WHAT TO WORK ON
Write out the lines from the top of the material through the line with "export SLEW_MARGIN = 10", exactly and with nothing added.

*** Opening MATERIALS PROVIDED ***

==> flow/config.mk <==
export PLATFORM = sky130hd
export DESIGN_NAME = WorkingFinal
export DESIGN_NICKNAME = WorkingFinal
export VERILOG_FILES = /design/flow/design.v
export SDC_FILE = /design/flow/constraint.sdc
export NUM_CORES = 4
export LEC_CHECK = 0
export ABC_AREA = 0
export CAP_MARGIN = 10
export CELL_PAD_IN_SITES_DETAIL_PLACEMENT = 0
export CELL_PAD_IN_SITES_GLOBAL_PLACEMENT = 1
export CORE_MARGIN = 3
export CORE_UTILIZATION = 72
export CTS_CLUSTER_DIAMETER = 45
export CTS_CLUSTER_SIZE = 80
export GPL_ROUTABILITY_DRIVEN = 0
export HOLD_SLACK_MARGIN = 0.05
export PLACE_DENSITY = 0.65
export SLEW_MARGIN = 10
==> flow/design.v <==
module DFF( input D ,input D1 ,output reg Q, input Write,input Write1, input Clk);
	always@(posedge Clk) 
	begin
	if(Write)
		begin
		Q<=D;
		end
	else if(Write1)
		begin
		Q<=D1;
		end
	else
		Q<=Q;
	end
endmodule
module Register(input[15:0] in_Reg,input[15:0] in_Reg1, output [15:0] out_Reg, input reg_Write,input reg_Write1, input Clk);
	DFF D0(in_Reg[0],in_Reg1[0],out_Reg[0],reg_Write,reg_Write1,Clk);
	DFF D1(in_Reg[1],in_Reg1[1],out_Reg[1],reg_Write,reg_Write1,Clk);
	DFF D2(in_Reg[2],in_Reg1[2],out_Reg[2],reg_Write,reg_Write1,Clk);
	DFF D3(in_Reg[3],in_Reg1[3],out_Reg[3],reg_Write,reg_Write1,Clk);
	DFF D4(in_Reg[4],in_Reg1[4],out_Reg[4],reg_Write,reg_Write1,Clk);
	DFF D5(in_Reg[5],in_Reg1[5],out_Reg[5],reg_Write,reg_Write1,Clk);
	DFF D6(in_Reg[6],in_Reg1[6],out_Reg[6],reg_Write,reg_Write1,Clk);
	DFF D7(in_Reg[7],in_Reg1[7],out_Reg[7],reg_Write,reg_Write1,Clk);
	DFF D8(in_Reg[8],in_Reg1[8],out_Reg[8],reg_Write,reg_Write1,Clk);
	DFF D9(in_Reg[9],in_Reg1[9],out_Reg[9],reg_Write,reg_Write1,Clk);
	DFF D10(in_Reg[10],in_Reg1[10],out_Reg[10],reg_Write,reg_Write1,Clk);
	DFF D11(in_Reg[11],in_Reg1[11],out_Reg[11],reg_Write,reg_Write1,Clk);
	DFF D12(in_Reg[12],in_Reg1[12],out_Reg[12],reg_Write,reg_Write1,Clk);
	DFF D13(in_Reg[13],in_Reg1[13],out_Reg[13],reg_Write,reg_Write1,Clk);
	DFF D14(in_Reg[14],in_Reg1[14],out_Reg[14],reg_Write,reg_Write1,Clk);
	DFF D15(in_Reg[15],in_Reg1[15],out_Reg[15],reg_Write,reg_Write1,Clk);
endmodule
module IRlt(input Clk, input [15:0] in_IR, input IR_Write, output [15:0] out_IR);
	Register IR(in_IR,16'd0,out_IR,IR_Write,1'b0,Clk);
endmodule
module Decoder3to8(DestReg, DecOut);
	input [2:0] DestReg;
	output reg [7:0] DecOut;
	always@(DestReg)
	casex(DestReg)
		3'b000: DecOut=8'b00000001;
		3'b001: DecOut=8'b00000010;
		3'b010: DecOut=8'b00000100;
		3'b011: DecOut=8'b00001000;
		3'b100: DecOut=8'b00010000;
		3'b101: DecOut=8'b00100000;
		3'b110: DecOut=8'b01000000;
		3'b111: DecOut=8'b10000000;
	endcase
endmodule
module Mux8to1(reg_Out1,reg_Out2,reg_Out3,reg_Out4,reg_Out5,reg_Out6,reg_Out7,reg_Out8,Bus,Src);
	input[15:0]reg_Out1,reg_Out2,reg_Out3,reg_Out4,reg_Out5,reg_Out6,reg_Out7,reg_Out8;
	input[2:0]Src;
	output reg [15:0]Bus;
	always@(reg_Out1,reg_Out2,reg_Out3,reg_Out4,reg_Out5,reg_Out6,reg_Out7,reg_Out8 ,Src)
	begin
	case(Src)
		3'b000:Bus=reg_Out1;
		3'b001:Bus=reg_Out2;
		3'b010:Bus=reg_Out3;
		3'b011:Bus=reg_Out4;
		3'b100:Bus=reg_Out5;
		3'b101:Bus=reg_Out6;
		3'b110:Bus=reg_Out7;
		3'b111:Bus=reg_Out8;
	endcase
	end
endmodule
module RegFile(SrcA, SrcB,SrcC, DestReg, WriteData,WriteData1, OutBusA, OutBusB,OutBusC,reg_Write,reg_Write1, Clk);
	input [2:0]SrcA, SrcB,SrcC, DestReg;
	input Clk,reg_Write,reg_Write1;
	input [15:0]WriteData,WriteData1;
	output[15:0]OutBusA, OutBusB,OutBusC;
	wire [7:0]DecOut,DecOut1,Array,Array1;
	wire [15:0]out_Reg1,out_Reg2,out_Reg3,out_Reg4,out_Reg5,out_Reg6,out_Reg7,out_Reg8;
	wire [2:0]out;
		Register R1(16'd1,WriteData1,out_Reg1,1'b1,1'b0,Clk);
		Register R2(16'd3,WriteData1,out_Reg2,1'b1,1'b0,Clk);
		Register R3(16'd4,WriteData1,out_Reg3,1'b1,1'b0,Clk);
		Register R4(16'd15,WriteData1,out_Reg4,1'b1,1'b0,Clk);
		Register R5(WriteData,WriteData1,out_Reg5,Array[4],Array1[4],Clk);
		Register R6(WriteData,WriteData1,out_Reg6,Array[5],Array1[5],Clk);
		Register R7(WriteData,WriteData1,out_Reg7,Array[6],Array1[6],Clk);
		Register R8(WriteData,WriteData1,out_Reg8,Array[7],Array1[7],Clk);
		Decoder3to8 dec(DestReg,DecOut);
		Decoder3to8 dec1(SrcA,DecOut1);
		and (Array1[0],DecOut1[0],reg_Write1);
		and (Array1[1],DecOut1[1],reg_Write1);
		and (Array1[2],DecOut1[2],reg_Write1);
		and (Array1[3],DecOut1[3],reg_Write1);
		and (Array1[4],DecOut1[4],reg_Write1);
		and (Array1[5],DecOut1[5],reg_Write1);
		and (Array1[6],DecOut1[6],reg_Write1);
		and (Array1[7],DecOut1[7],reg_Write1);
		and (Array[0],DecOut[0],reg_Write);
		and (Array[1],DecOut[1],reg_Write);
		and (Array[2],DecOut[2],reg_Write);
		and (Array[3],DecOut[3],reg_Write);
		and (Array[4],DecOut[4],reg_Write);
		and (Array[5],DecOut[5],reg_Write);
		and (Array[6],DecOut[6],reg_Write);
		and (Array[7],DecOut[7],reg_Write);
		Mux8to1 m(out_Reg1,out_Reg2,out_Reg3,out_Reg4,out_Reg5,out_Reg6,out_Reg7,out_Reg8,OutBusA,SrcA);
		Mux8to1 m1(out_Reg1,out_Reg2,out_Reg3,out_Reg4,out_Reg5,out_Reg6,out_Reg7,out_Reg8,OutBusB,SrcB);
		Mux8to1 m2(out_Reg1,out_Reg2,out_Reg3,out_Reg4,out_Reg5,out_Reg6,out_Reg7,out_Reg8,OutBusC,SrcC);
endmodule
module Mux2to1(input control, input[15:0] in0, input[15:0] in1, output reg[15:0] out);
always @ (in0 or in1 or control) begin
	case(control)
		1'b0: out=in0;
		1'b1: out=in1;
	endcase
end
endmodule
module Mux4to1(input[1:0] control, input[15:0] in0, input[15:0] in1, input[15:0] in2, input[15:0] in3, output reg[15:0] out);
always @ (control or in0 or in1 or in2 or in3) begin
	case(control)
		2'b00: out=in0;
		2'b01: out=in1;
		2'b10: out=in2;
		2'b11: out=in3;
	endcase
end
endmodule
module Mux4to1_3bit(input [2:0]Src1,input [2:0]Src2, input [1:0]index,output reg [2:0]out);
	always@(Src1,Src2,index)
	begin
	case(index)
		2'b00:out=Src1;
		2'b10:out=Src2;
		2'b01:out=Src1;
		2'b11:out=Src1;
endcase
end
endmodule
module Mux5to1(input[2:0] control, input[15:0] in0, input[15:0] in1, input[15:0] in2, input[15:0] in3, input[15:0] in4, output reg[15:0] out);
always @ (control or in0 or in1 or in2 or in3 or in4) begin
	case(control)
		3'b000: out=in0;
		3'b001: out=in1;
		3'b010: out=in2;
		3'b011: out=in3;
		3'b100: out=in4;
		default: out=0;
	endcase
end
endmodule
module Sext6b(input[5:0] in, output reg[15:0] out);
	always @ (in)
		out = {in[5],in[5],in[5],in[5],in[5],in[5],in[5],in[5],in[5],in[5],in[5],in};
endmodule
module Sext3b(input[2:0] in, output reg[15:0] out);
	always @ (in)
		out = {in[2],in[2],in[2],in[2],in[2],in[2],in[2],in[2],in[2],in[2],in[2],in[2],in[2],in};
endmodule
module Zext6b(input[5:0] in, output reg[15:0] out);
	always @ (in)
		out = {1'b0,1'b0,1'b0,1'b0,1'b0,1'b0,1'b0,1'b0,1'b0,1'b0,in};
endmodule
module shiftconcat (input[15:0] in1, input[11:0] in2, output reg[15:0] out);
reg[11:0] temp;
always @ (in1,in2) begin
	out = {in1[15:13],in2,1'b0};
end
endmodule 
module shift1 (input[15:0] in, output[15:0]  out);
	assign out=in<<1;
endmodule
module ALU(input[3:0] aluop, input[15:0] A, input[15:0] B, input[15:0] C, output reg [15:0] LO, output reg[15:0] HI, output reg NZ);
	wire[15:0] out1; wire[15:0] out2;
	always @ (aluop,A,B,C) begin
		HI=0;
		LO=0;
		NZ=0;
		case(aluop)
			4'b0000: LO=A+B+C;
			4'b0001: LO=A-B-C;
			4'b0010: LO=A+B-C;
			4'b0011: begin
						if (C==16'd0) begin
							LO=16'hffff;
							HI=B;
						end
						else begin
							LO=B/C; 
							HI=B%C;
						end
					 end
			4'b0100: LO=A+B+C;
			4'b0101: LO=A<<C;
			4'b0110: LO=A>>C;
			4'b0111: LO=$signed(A)>>>C;
			4'b1000: LO=C+A;
			4'b1001: LO=C+A;
			4'b1010: begin
						if (A!=B)
							NZ=1;
						end
			4'b1011: LO = A|C;
			4'b1100: LO = A+C; 
			4'b1101: LO = B+C;  
			4'b1111: LO = A+B;
			default: ;
		endcase
	end
endmodule
module ctrlckt(input clk,
input reset,
input [3:0] opcode,
output reg w1,
output reg w2,
output reg pcwritecond,
output reg pcwrite,
output reg iord,
output reg memread,
output reg memwrite,
output reg [1:0] memtoreg,
output reg irwrite,
output reg A,
output reg B,
output reg [2:0] C,
output reg [1:0] pcsource,
output reg [3:0] aluop,
output reg ccpcinit,
output reg [3:0]opcodereg,
output reg [2:0]curstate);
always@(posedge clk)
	begin
	if(reset) begin
		curstate<=3'b000;
		w1<=1'b0;
		w2<=1'b0;
		pcwritecond<=1'b0;
		pcwrite<=1'b0;
		iord<=1'b0;
		memread<=1'b0;
		memwrite<=1'b0;
		memtoreg<=2'b00;
		irwrite<=1'b0;
		A<=1'b0;
		B<=1'b0;
		C<=3'b000;
		pcsource<=2'b00;
		aluop<=4'b0000;
		ccpcinit<=1;
	end
	else begin
		ccpcinit<=0;
		if(curstate==3'b000)
			begin
			curstate<=3'b001;
			w1<=1'b0;
			w2<=1'b0;
			pcwritecond<=1'b0;
			pcwrite<=1'b1;
			iord<=1'b0;
			memread<=1'b1;
			memwrite<=1'b0;
			memtoreg<=2'b00;
			irwrite<=1'b1;
			A<=1'b0;
			B<=1'b0;
			C<=3'b000;
			pcsource<=2'b00;
			aluop<=4'b1111;  
		end
		else if(curstate==3'b001)
			begin
			opcodereg<=opcode;
			curstate<=3'b010;
			w1<=1'b0;
			w2<=1'b0;
			pcwritecond<=1'b0;
			pcwrite<=1'b0;
			iord<=1'b0;
			memread<=1'b0;
			memwrite<=1'b0;
			memtoreg<=2'b00;
			irwrite<=1'b0;
			A<=1'b0;
			B<=1'b0;
			C<=3'b001;
			pcsource<=2'b00;
			aluop<=4'b1100;  
		end
		else if(curstate==3'b010)
			begin
				if(opcode==4'b0000)
				begin
					curstate<=3'b011;
					w1<=1'b0;
					w2<=1'b0;
					pcwritecond<=1'b0;
					pcwrite<=1'b0;
					iord<=1'b0;
					memread<=1'b0;
					memwrite<=1'b0;
					memtoreg<=2'b00;
					irwrite<=1'b0;
					A<=1'b1;
					B<=1'b1;
					C<=3'b000;
					pcsource<=2'b00;
					aluop<=4'b0000;
				end
				else if(opcode==4'b0001)
				begin
					curstate<=3'b011;
					w1<=1'b0;
					w2<=1'b0;
					pcwritecond<=1'b0;
					pcwrite<=1'b0;
					iord<=1'b0;
					memread<=1'b0;
					memwrite<=1'b0;
					memtoreg<=2'b00;
					irwrite<=1'b0;
					A<=1'b1;
					B<=1'b1;
					C<=3'b000;
					pcsource<=2'b00;
					aluop<=4'b0001;
				end
				else if (opcode==4'b0010)
				begin
					curstate<=3'b011;
					w1<=1'b0;
					w2<=1'b0;
					pcwritecond<=1'b0;
					pcwrite<=1'b0;
					iord<=1'b0;
					memread<=1'b0;
					memwrite<=1'b0;
					memtoreg<=2'b00;
					irwrite<=1'b0;
					A<=1'b1;
					B<=1'b1;
					C<=3'b000;
					pcsource<=2'b00;
					aluop<=4'b0010;
				end
				else if (opcode==4'b0011)
				begin
					curstate<=3'b011;
					w1<=1'b0;
					w2<=1'b0;
					pcwritecond<=1'b0;
					pcwrite<=1'b0;
					iord<=1'b0;
					memread<=1'b0;
					memwrite<=1'b0;
					memtoreg<=2'b00;
					irwrite<=1'b0;
					A<=1'b1;
					B<=1'b1;
					C<=3'b000;
					pcsource<=2'b00;
					aluop<=4'b0011;
				end
				else if(opcode == 4'b0100)
				begin
					curstate<=3'b011;
					w1<=1'b0;
					w2<=1'b0;
					pcwritecond<=1'b0;
					pcwrite<=1'b0;
					iord<=1'b0;
					memread<=1'b0;
					memwrite<=1'b0;
					memtoreg<=2'b00;
					irwrite<=1'b0;
					A<=1'b1;
					B<=1'b1;
					C<=3'b011;
					pcsource<=2'b00;
					aluop<=4'b0100;
				end
				else if(opcode==4'b0101)
				begin
					curstate<=3'b011;
					w1<=1'b0;
					w2<=1'b0;
					pcwritecond<=1'b0;
					pcwrite<=1'b0;
					iord<=1'b0;
					memread<=1'b0;
					memwrite<=1'b0;
					memtoreg<=2'b00;
					irwrite<=1'b0;
					A<=1'b1;
					B<=1'b1;
					C<=3'b011;
					pcsource<=2'b00;
					aluop<=4'b0101;
				end
				else if (opcode==4'b0110)
				begin
					curstate<=3'b011;
					w1<=1'b0;
					w2<=1'b0;
					pcwritecond<=1'b0;
					pcwrite<=1'b0;
					iord<=1'b0;
					memread<=1'b0;
					memwrite<=1'b0;
					memtoreg<=2'b00;
					irwrite<=1'b0;
					A<=1'b1;
					B<=1'b1;
					C<=3'b011;
					pcsource<=2'b00;
					aluop<=4'b0110;
				end
				else if (opcode == 4'b0111)
				begin
					curstate<=3'b011;
					w1<=1'b0;
					w2<=1'b0;
					pcwritecond<=1'b0;
					pcwrite<=1'b0;
					iord<=1'b0;
					memread<=1'b0;
					memwrite<=1'b0;
					memtoreg<=2'b00;
					irwrite<=1'b0;
					A<=1'b1;
					B<=1'b1;
					C<=3'b011;
					pcsource<=2'b00;
					aluop<=4'b0111;
				end
				else if (opcode==4'b1000)
				begin
					curstate<=3'b011;
					w1<=1'b0;
					w2<=1'b0;
					pcwritecond<=1'b0;
					pcwrite<=1'b0;
					iord<=1'b0;
					memread<=1'b0;
					memwrite<=1'b0;
					memtoreg<=2'b00;
					irwrite<=1'b0;
					A<=1'b1;
					B<=1'b0;
					C<=3'b010;
					pcsource<=2'b00;
					aluop<=4'b1000;
				end
				else if(opcode==4'b1001)
				begin
					curstate<=3'b011;
					w1<=1'b0;
					w2<=1'b0;
					pcwritecond<=1'b0;
					pcwrite<=1'b0;
					iord<=1'b0;
					memread<=1'b0;
					memwrite<=1'b0;
					memtoreg<=2'b00;
					irwrite<=1'b0;
					A<=1'b1;
					B<=1'b0;
					C<=3'b010;
					pcsource<=2'b00;
					aluop<=4'b1001;
				end
				else if (opcode==4'b1010)
				begin
					curstate<=3'b000;
					w1<=1'b0;
					w2<=1'b0;
					pcwritecond<=1'b1;
					pcwrite<=1'b0;
					iord<=1'b0;
					memread<=1'b0;
					memwrite<=1'b0;
					memtoreg<=2'b00;
					irwrite<=1'b0;
					A<=1'b1;
					B<=1'b1;
					C<=3'b010;
					pcsource<=2'b10;
					aluop<=4'b1010;
				end
				else if(opcode==4'b1011)
				begin
					curstate<=3'b011;
					w1<=1'b0;
					w2<=1'b0;
					pcwritecond<=1'b0;
					pcwrite<=1'b0;
					iord<=1'b0;
					memread<=1'b0;
					memwrite<=1'b0;
					memtoreg<=2'b00;
					irwrite<=1'b0;
					A<=1'b1;
					B<=1'b0;
					C<=3'b100;
					pcsource<=2'b00;
					aluop<=4'b1011;
				end
				else if(opcode==4'b1100)
				begin
					curstate<=3'b000;
					w1<=1'b0;
					w2<=1'b0;
					pcwritecond<=1'b0;
					pcwrite<=1'b1;
					iord<=1'b0;
					memread<=1'b0;
					memwrite<=1'b0;
					memtoreg<=2'b00;
					irwrite<=1'b0;
					A<=1'b1;
					B<=1'b0;
					C<=3'b010;
					pcsource<=2'b01;
					aluop<=4'b1100;
				end
				else if(opcode == 4'b1101)
				begin
					curstate<=3'b000;
					w1<=1'b1;
					w2<=1'b0;
					pcwritecond<=1'b0;
					pcwrite<=1'b1;
					iord<=1'b0;
					memread<=1'b0;
					memwrite<=1'b0;
					memtoreg<=2'b10;
					irwrite<=1'b0;
					A<=1'b1;
					B<=1'b0;
					C<=3'b010;
					pcsource<=2'b00;
					aluop<=4'b1100;
				end		
			end
		else if (curstate==3'b011)	
			begin
				if(opcode==4'b0000)
				begin
					curstate<=3'b000;
					w1<=1'b1;
					w2<=1'b0;
					pcwritecond<=1'b0;
					pcwrite<=1'b0;
					iord<=1'b0;
					memread<=1'b0;
					memwrite<=1'b0;
					memtoreg<=2'b01;
					irwrite<=1'b0;
					A<=1'b0;
					B<=1'b0;
					C<=3'b000;
					pcsource<=2'b00;
					aluop<=4'b1110;
				end	
				else if (opcode==4'b0001)
				begin
					curstate<=3'b000;
					w1<=1'b1;
					w2<=1'b0;
					pcwritecond<=1'b0;
					pcwrite<=1'b0;
					iord<=1'b0;
					memread<=1'b0;
					memwrite<=1'b0;
					memtoreg<=2'b01;
					irwrite<=1'b0;
					A<=1'b0;
					B<=1'b0;
					C<=3'b000;
					pcsource<=2'b00;
					aluop<=4'b1110;
				end
				else if(opcode == 4'b0010)
				begin
					curstate<=3'b000;
					w1<=1'b1;
					w2<=1'b0;
					pcwritecond<=1'b0;
					pcwrite<=1'b0;
					iord<=1'b0;
					memread<=1'b0;
					memwrite<=1'b0;
					memtoreg<=2'b01;
					irwrite<=1'b0;
					A<=1'b0;
					B<=1'b0;
					C<=3'b000;
					pcsource<=2'b00;
					aluop<=4'b1110;
				end
				else if(opcode==4'b0011)
				begin
					curstate<=3'b000;
					w1<=1'b1;
					w2<=1'b1;
					pcwritecond<=1'b0;
					pcwrite<=1'b0;
					iord<=1'b0;
					memread<=1'b0;
					memwrite<=1'b0;
					memtoreg<=2'b01;
					irwrite<=1'b0;
					A<=1'b0;
					B<=1'b0;
					C<=3'b000;
					pcsource<=2'b00;
					aluop<=4'b1110;
				end
				else if(opcode==4'b0100)
				begin
					curstate<=3'b000;
					w1<=1'b1;
					w2<=1'b0;
					pcwritecond<=1'b0;
					pcwrite<=1'b0;
					iord<=1'b0;
					memread<=1'b0;
					memwrite<=1'b0;
					memtoreg<=2'b01;
					irwrite<=1'b0;
					A<=1'b1;
					B<=1'b0;
					C<=3'b100;
					pcsource<=2'b00;
					aluop<=4'b1110;
				end
				else if(opcode==4'b0101)
				begin
					curstate<=3'b000;
					w1<=1'b1;
					w2<=1'b0;
					pcwritecond<=1'b0;
					pcwrite<=1'b0;
					iord<=1'b0;
					memread<=1'b0;
					memwrite<=1'b0;
					memtoreg<=2'b01;
					irwrite<=1'b0;
					A<=1'b1;
					B<=1'b0;
					C<=3'b100;
					pcsource<=2'b00;
					aluop<=4'b1110;
				end
				else if(opcode==4'b0110)
				begin
					curstate<=3'b000;
					w1<=1'b1;
					w2<=1'b0;
					pcwritecond<=1'b0;
					pcwrite<=1'b0;
					iord<=1'b0;
					memread<=1'b0;
					memwrite<=1'b0;
					memtoreg<=2'b01;
					irwrite<=1'b0;
					A<=1'b1;
					B<=1'b0;
					C<=3'b100;
					pcsource<=2'b00;
					aluop<=4'b1110;
				end
				else if(opcode==4'b0111)
				begin
					curstate<=3'b000;
					w1<=1'b1;
					w2<=1'b0;
					pcwritecond<=1'b0;
					pcwrite<=1'b0;
					iord<=1'b0;
					memread<=1'b0;
					memwrite<=1'b0;
					memtoreg<=2'b01;
					irwrite<=1'b0;
					A<=1'b1;
					B<=1'b0;
					C<=3'b100;
					pcsource<=2'b00;
					aluop<=4'b1110;
				end
				else if(opcode==4'b1000)
				begin
					curstate<=3'b100;
					w1<=1'b0;
					w2<=1'b0;
					pcwritecond<=1'b0;
					pcwrite<=1'b0;
					iord<=1'b1;
					memread<=1'b1;
					memwrite<=1'b0;
					memtoreg<=2'b00;
					irwrite<=1'b0;
					A<=1'b0;
					B<=1'b0;
					C<=3'b100;
					pcsource<=2'b00;
					aluop<=4'b1110;
				end
				else if(opcode==4'b1001)
				begin
					curstate<=3'b000;
					w1<=1'b0;
					w2<=1'b0;
					pcwritecond<=1'b0;
					pcwrite<=1'b0;
					iord<=1'b1;
					memread<=1'b0;
					memwrite<=1'b1;
					memtoreg<=2'b00;
					irwrite<=1'b0;
					A<=1'b1;
					B<=1'b0;
					C<=3'b100;
					pcsource<=2'b00;
					aluop<=4'b1110;
					opcodereg<=opcode;
				end
				else if(opcode==4'b1011)
				begin
					curstate<=3'b000;
					w1<=1'b1;
					w2<=1'b0;
					pcwritecond<=1'b0;
					pcwrite<=1'b0;
					iord<=1'b0;
					memread<=1'b0;
					memwrite<=1'b0;
					memtoreg<=2'b01;
					irwrite<=1'b0;
					A<=1'b0;
					B<=1'b0;
					C<=3'b000;
					pcsource<=2'b00;
					aluop<=4'b1110;
				end
			end
		else if (curstate==3'b100) begin
			if(opcode==4'b1000)
			begin
				curstate<=3'b000;
				w1<=1'b1;
				w2<=1'b0;
				pcwritecond<=1'b0;
				pcwrite<=1'b0;
				iord<=1'b0;
				memread<=1'b0;
				memwrite<=1'b0;
				memtoreg<=2'b00;
				irwrite<=1'b0;
				A<=1'b0;
				B<=1'b0;
				C<=3'b000;
				pcsource<=2'b00;
				aluop<=4'b1110;
			end	
		end
	end	
end
endmodule
module WorkingFinal(input clk, input reset, input wire[15:0] mem_rdata, output wire[15:0] mem_addr, output wire[15:0] mem_wdata, output wire mem_we, output wire halt);
	wire[15:0] MemOut, IRout, AluOutLo, AluOutHi, ALUInA, ALUInB, ALUInC, PCin, PCout, MemAddr, OutBusB, DMRout, RegWD1;
	wire ccpcwrite, ccirwrite, ccA, ccB, ccw1;
	wire[2:0] ccC, RFinB, curstate;
	wire[3:0] opcodereg, ccaluop;
	wire[15:0] LOout,Bout, RegWD2,OutBusA,OutBusC,Aout,Cout,PCSrcIn1,AluSrcCIn1,AluSrcCIn2,AluSrcCIn3,AluSrcCIn4;
	wire wNZ, wire1, PCwrite1,ccw2,ccpcwritecond,cciord,ccmemread,ccmemwrite,ccpcinit;
	wire[1:0] ccpcsource,ccmemtoreg;
	ctrlckt  cc (clk,reset,IRout[15:12],ccw1,ccw2,ccpcwritecond,ccpcwrite,cciord,ccmemread,ccmemwrite,ccmemtoreg,ccirwrite,ccA,ccB,ccC,ccpcsource,ccaluop,ccpcinit,opcodereg,curstate);
	and(wire1,ccpcwritecond,wNZ);
	or(PCwrite1,wire1,ccpcwrite);
	Register PC (PCin,16'd0,PCout,PCwrite1,ccpcinit,clk);
	Mux2to1 IorD (cciord,PCout,LOout,MemAddr);
	assign mem_addr = MemAddr;
	assign mem_wdata = Bout;
	assign mem_we = ccmemwrite;
	assign MemOut = mem_rdata;
	assign halt = (curstate == 3'b010) && (IRout[15:13] == 3'b111);
	IRlt ir1(clk,MemOut,ccirwrite,IRout);
	Register DMR(MemOut,16'd0,DMRout,1'b1,1'b0,clk);
	Mux4to1 MemToReg(ccmemtoreg,DMRout,LOout,PCout,16'd1,RegWD1);
	Mux4to1_3bit m4to13bit (IRout[5:3],IRout[11:9],IRout[15:14],RFinB);
	RegFile rfile1 (IRout[8:6],RFinB,IRout[2:0],IRout[11:9],RegWD1,RegWD2,OutBusA,OutBusB,OutBusC,ccw1,ccw2,clk);
	Register RegAluSrcA(OutBusA,16'd0,Aout,1'b1,1'b0,clk);
	Register RegAluSrcB(OutBusB,16'd0,Bout,1'b1,1'b0,clk);
	Register RegAluSrcC(OutBusC,16'd0,Cout,1'b1,1'b0,clk);
	shiftconcat conc (PCout,IRout[11:0],PCSrcIn1);
	Sext6b s6b (IRout[5:0], AluSrcCIn2);
	shift1 sh1 (AluSrcCIn2,AluSrcCIn1);
	Sext3b s3b (IRout[2:0], AluSrcCIn3);
	Zext6b z6b (IRout[5:0],AluSrcCIn4);
	Mux2to1 AluSrcA(ccA, PCout, Aout, ALUInA);
	Mux2to1 AluSrcB(ccB, 16'd2, Bout,ALUInB);
	Mux5to1 AluSrcC(ccC, Cout, AluSrcCIn1, AluSrcCIn2, AluSrcCIn3, AluSrcCIn4, ALUInC);
	ALU alu (ccaluop, ALUInA,ALUInB,ALUInC, AluOutLo,AluOutHi,wNZ);
	Register HI(AluOutHi,16'd0,RegWD2,1'b1,ccpcinit,clk);
	Register LO(AluOutLo,16'd0,LOout,1'b1,ccpcinit,clk);
	Mux4to1 PCSrc (ccpcsource,AluOutLo,PCSrcIn1,LOout,16'd1,PCin);
endmodule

*** Closing MATERIALS PROVIDED ***

FINISHED EXERCISE
==> flow/config.mk <==
export PLATFORM = sky130hd
export DESIGN_NAME = WorkingFinal
export DESIGN_NICKNAME = WorkingFinal
export VERILOG_FILES = /design/flow/design.v
export SDC_FILE = /design/flow/constraint.sdc
export NUM_CORES = 4
export LEC_CHECK = 0
export ABC_AREA = 0
export CAP_MARGIN = 10
export CELL_PAD_IN_SITES_DETAIL_PLACEMENT = 0
export CELL_PAD_IN_SITES_GLOBAL_PLACEMENT = 1
export CORE_MARGIN = 3
export CORE_UTILIZATION = 72
export CTS_CLUSTER_DIAMETER = 45
export CTS_CLUSTER_SIZE = 80
export GPL_ROUTABILITY_DRIVEN = 0
export HOLD_SLACK_MARGIN = 0.05
export PLACE_DENSITY = 0.65
export SLEW_MARGIN = 10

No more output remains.